廃陸の旅団
「ったく、このままじゃ埒開かねぇな。けどアレ使ったら副監に何を言われるか……」
恨めしそうにローザスを見たソニア。
その様子を見てカムイは、始めから感じていた感覚が確かなものであったと確信した。
ソニアは手を抜いている。
「手抜くのやめた方が身の為ですよソニアさん。」
カムイの挑発的な言動にソニアは笑顔を返す。
するとソニアのフォースが両足に収束していく。
「なっ!?あの馬鹿、認定試験でアレを使う気か……!?」
ローザスはカムイには申し訳ないが、この試験不合格となることを確信した。
「じゃあ、そうするわ。神元流歩法術『影縫い』」
カムイの目の前からソニアの姿が消える。
「なに!?消えただと?」
するとまるでカムイの影から沸いてきたかのように一瞬にして、カムイ真後ろに移動する。
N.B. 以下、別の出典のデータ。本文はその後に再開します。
--- src/rtl/iir_lp5_ff.sv ---
// ----------------------------------------------------------------------------
// iir_lp5_ff
// binomial feedforward sum of the input history scaled by the inverse gain
// ----------------------------------------------------------------------------
module iir_lp5_ff #(
    parameter int SAMPLE_WIDTH      = iir_lp5_pkg::SAMPLE_WIDTH_DEF,
    parameter int HISTORY_FRAC_BITS = iir_lp5_pkg::HIST_FRAC_DEF
) (
    input  logic signed [SAMPLE_WIDTH-1:0]                        x_new,
    input  logic signed [SAMPLE_WIDTH-1:0]                        x_hist [iir_lp5_pkg::TAPS],
    output logic signed [SAMPLE_WIDTH+iir_lp5_pkg::FF_GROW-1:0]   ff
);

    localparam int SUM_W  = SAMPLE_WIDTH + 6;
    localparam int PROD_W = SAMPLE_WIDTH + iir_lp5_pkg::FF_GROW;
    localparam int SHIFT  = iir_lp5_pkg::GAIN_FRAC - HISTORY_FRAC_BITS;
    localparam logic signed [PROD_W-1:0] FF_HALF = PROD_W'(1) << (SHIFT - 1);

    logic signed [SUM_W-1:0]  x_e;
    logic signed [SUM_W-1:0]  h0;
    logic signed [SUM_W-1:0]  h1;
    logic signed [SUM_W-1:0]  h2;
    logic signed [SUM_W-1:0]  h3;
    logic signed [SUM_W-1:0]  h4;
    logic signed [SUM_W-1:0]  pair5;
    logic signed [SUM_W-1:0]  pair10;
    logic signed [SUM_W-1:0]  ffsum;
    logic signed [PROD_W-1:0] prod;
    logic signed [PROD_W-1:0] rnd;

    assign x_e = SUM_W'(x_new);
    assign h0  = SUM_W'(x_hist[0]);
    assign h1  = SUM_W'(x_hist[1]);
    assign h2  = SUM_W'(x_hist[2]);
    assign h3  = SUM_W'(x_hist[3]);
    assign h4  = SUM_W'(x_hist[4]);

    assign pair5  = h0 + h3;
    assign pair10 = h1 + h2;

    // times 5 and times 10 as shift and add
    assign ffsum = (x_e + h4) + ((pair5 <<< 2) + pair5) + ((pair10 <<< 3) + (pair10 <<< 1));

    assign prod = ffsum * iir_lp5_pkg::INV_GAIN;
    assign rnd  = prod + FF_HALF;
    assign ff   = rnd >>> SHIFT;

endmodule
間一髪で反応したために大きなダメージはなかったが初めてカムイはソニアの攻撃をまともに受けてしまった。
「こんな凄いの隠し持ってるなんてズルいなぁソニアさん。」
斬られた腕を抑えながらカムイがそういうと、ソニアは笑った。
「オレの二つ名を教えてやろう。オレは"閃光-センコウ-"のソニア、最速の剣術・神元流の正当後継者だ。」
名乗り終えるとソニアがまた視界から消える。
「相変わらず卑怯なくらいの速さだな。」
「ああ、あれを攻略出来んのなんてニーガル中将くらいなもんじゃないか?」
また、容易にカムイの背後をとったソニア、今度は脇腹に一撃を見舞いする。